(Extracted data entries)

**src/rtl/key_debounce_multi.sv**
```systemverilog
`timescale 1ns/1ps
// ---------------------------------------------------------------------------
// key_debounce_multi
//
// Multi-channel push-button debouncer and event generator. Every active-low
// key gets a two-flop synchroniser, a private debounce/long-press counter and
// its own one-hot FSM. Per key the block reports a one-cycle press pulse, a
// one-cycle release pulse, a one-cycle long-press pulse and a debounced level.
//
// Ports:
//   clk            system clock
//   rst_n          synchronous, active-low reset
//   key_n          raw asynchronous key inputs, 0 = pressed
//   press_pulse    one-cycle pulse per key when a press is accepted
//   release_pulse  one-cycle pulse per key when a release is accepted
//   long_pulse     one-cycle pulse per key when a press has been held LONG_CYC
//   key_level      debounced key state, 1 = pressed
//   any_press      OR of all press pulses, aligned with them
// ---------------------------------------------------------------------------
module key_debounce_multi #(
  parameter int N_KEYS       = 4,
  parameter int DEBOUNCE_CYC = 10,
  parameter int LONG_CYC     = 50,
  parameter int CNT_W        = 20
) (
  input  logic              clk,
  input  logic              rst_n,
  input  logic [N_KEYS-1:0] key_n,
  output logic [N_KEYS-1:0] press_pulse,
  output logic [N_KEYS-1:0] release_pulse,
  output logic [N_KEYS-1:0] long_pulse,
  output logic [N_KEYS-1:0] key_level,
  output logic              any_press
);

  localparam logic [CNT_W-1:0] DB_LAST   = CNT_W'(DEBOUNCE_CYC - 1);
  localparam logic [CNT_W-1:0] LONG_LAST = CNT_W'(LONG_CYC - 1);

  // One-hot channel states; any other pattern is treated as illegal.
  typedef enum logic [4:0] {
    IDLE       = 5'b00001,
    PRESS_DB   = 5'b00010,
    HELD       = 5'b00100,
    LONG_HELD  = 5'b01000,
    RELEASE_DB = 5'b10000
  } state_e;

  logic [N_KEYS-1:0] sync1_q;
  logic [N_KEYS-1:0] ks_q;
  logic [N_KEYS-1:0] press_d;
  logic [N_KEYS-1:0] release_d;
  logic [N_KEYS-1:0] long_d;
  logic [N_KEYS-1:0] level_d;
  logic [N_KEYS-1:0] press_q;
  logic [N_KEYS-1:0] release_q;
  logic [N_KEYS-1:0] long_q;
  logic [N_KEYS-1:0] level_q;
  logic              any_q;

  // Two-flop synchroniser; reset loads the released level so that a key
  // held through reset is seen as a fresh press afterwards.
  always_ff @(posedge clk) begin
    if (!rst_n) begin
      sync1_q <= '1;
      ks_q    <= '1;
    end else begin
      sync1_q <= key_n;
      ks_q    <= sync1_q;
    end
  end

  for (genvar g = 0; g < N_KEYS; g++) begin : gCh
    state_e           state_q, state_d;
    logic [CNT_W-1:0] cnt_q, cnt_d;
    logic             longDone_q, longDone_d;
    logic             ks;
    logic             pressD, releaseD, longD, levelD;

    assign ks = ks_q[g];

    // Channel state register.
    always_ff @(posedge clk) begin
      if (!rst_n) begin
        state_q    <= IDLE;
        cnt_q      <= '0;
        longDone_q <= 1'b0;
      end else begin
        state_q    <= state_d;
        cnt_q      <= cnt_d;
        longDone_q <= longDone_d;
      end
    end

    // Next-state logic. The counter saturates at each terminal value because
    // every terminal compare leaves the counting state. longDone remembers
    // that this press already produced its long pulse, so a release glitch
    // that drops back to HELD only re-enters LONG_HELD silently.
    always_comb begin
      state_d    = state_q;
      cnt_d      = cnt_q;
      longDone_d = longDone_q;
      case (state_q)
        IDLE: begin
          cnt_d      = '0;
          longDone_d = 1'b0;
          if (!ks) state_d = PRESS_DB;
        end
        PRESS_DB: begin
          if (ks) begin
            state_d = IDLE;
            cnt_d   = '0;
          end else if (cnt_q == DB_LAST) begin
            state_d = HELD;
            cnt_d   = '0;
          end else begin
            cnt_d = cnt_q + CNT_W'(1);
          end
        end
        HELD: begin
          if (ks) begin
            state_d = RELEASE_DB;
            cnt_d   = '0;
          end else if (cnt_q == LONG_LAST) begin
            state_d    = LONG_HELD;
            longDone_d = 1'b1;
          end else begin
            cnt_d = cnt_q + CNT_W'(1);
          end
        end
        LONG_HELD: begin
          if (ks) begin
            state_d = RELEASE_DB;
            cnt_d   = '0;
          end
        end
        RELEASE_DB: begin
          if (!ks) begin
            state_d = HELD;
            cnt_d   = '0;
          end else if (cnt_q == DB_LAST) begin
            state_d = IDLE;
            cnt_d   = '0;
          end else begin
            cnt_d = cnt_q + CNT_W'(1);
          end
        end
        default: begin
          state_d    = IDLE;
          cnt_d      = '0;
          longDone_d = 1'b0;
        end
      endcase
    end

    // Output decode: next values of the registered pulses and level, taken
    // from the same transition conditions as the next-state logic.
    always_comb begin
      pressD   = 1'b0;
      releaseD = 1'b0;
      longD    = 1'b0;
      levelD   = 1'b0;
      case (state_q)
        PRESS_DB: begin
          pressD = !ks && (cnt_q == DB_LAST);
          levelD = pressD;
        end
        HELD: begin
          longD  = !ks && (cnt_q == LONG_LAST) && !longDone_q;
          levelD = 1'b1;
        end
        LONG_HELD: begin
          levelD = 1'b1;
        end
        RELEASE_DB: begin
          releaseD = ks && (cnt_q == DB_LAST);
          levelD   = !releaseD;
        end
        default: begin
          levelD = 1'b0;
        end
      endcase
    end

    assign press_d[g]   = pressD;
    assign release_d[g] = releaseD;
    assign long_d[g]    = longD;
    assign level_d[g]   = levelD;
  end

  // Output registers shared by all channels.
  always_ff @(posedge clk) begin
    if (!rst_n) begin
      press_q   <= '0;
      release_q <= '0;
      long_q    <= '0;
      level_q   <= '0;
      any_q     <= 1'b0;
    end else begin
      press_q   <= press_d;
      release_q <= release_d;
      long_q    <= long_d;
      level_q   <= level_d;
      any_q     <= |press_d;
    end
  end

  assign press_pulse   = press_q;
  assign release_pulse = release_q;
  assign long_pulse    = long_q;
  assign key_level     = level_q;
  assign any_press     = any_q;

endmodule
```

== Exercise brief ==
Among the lines above, return each one holding the string "when".

== Answer area ==
//   press_pulse    one-cycle pulse per key when a press is accepted
//   release_pulse  one-cycle pulse per key when a release is accepted
//   long_pulse     one-cycle pulse per key when a press has been held LONG_CYC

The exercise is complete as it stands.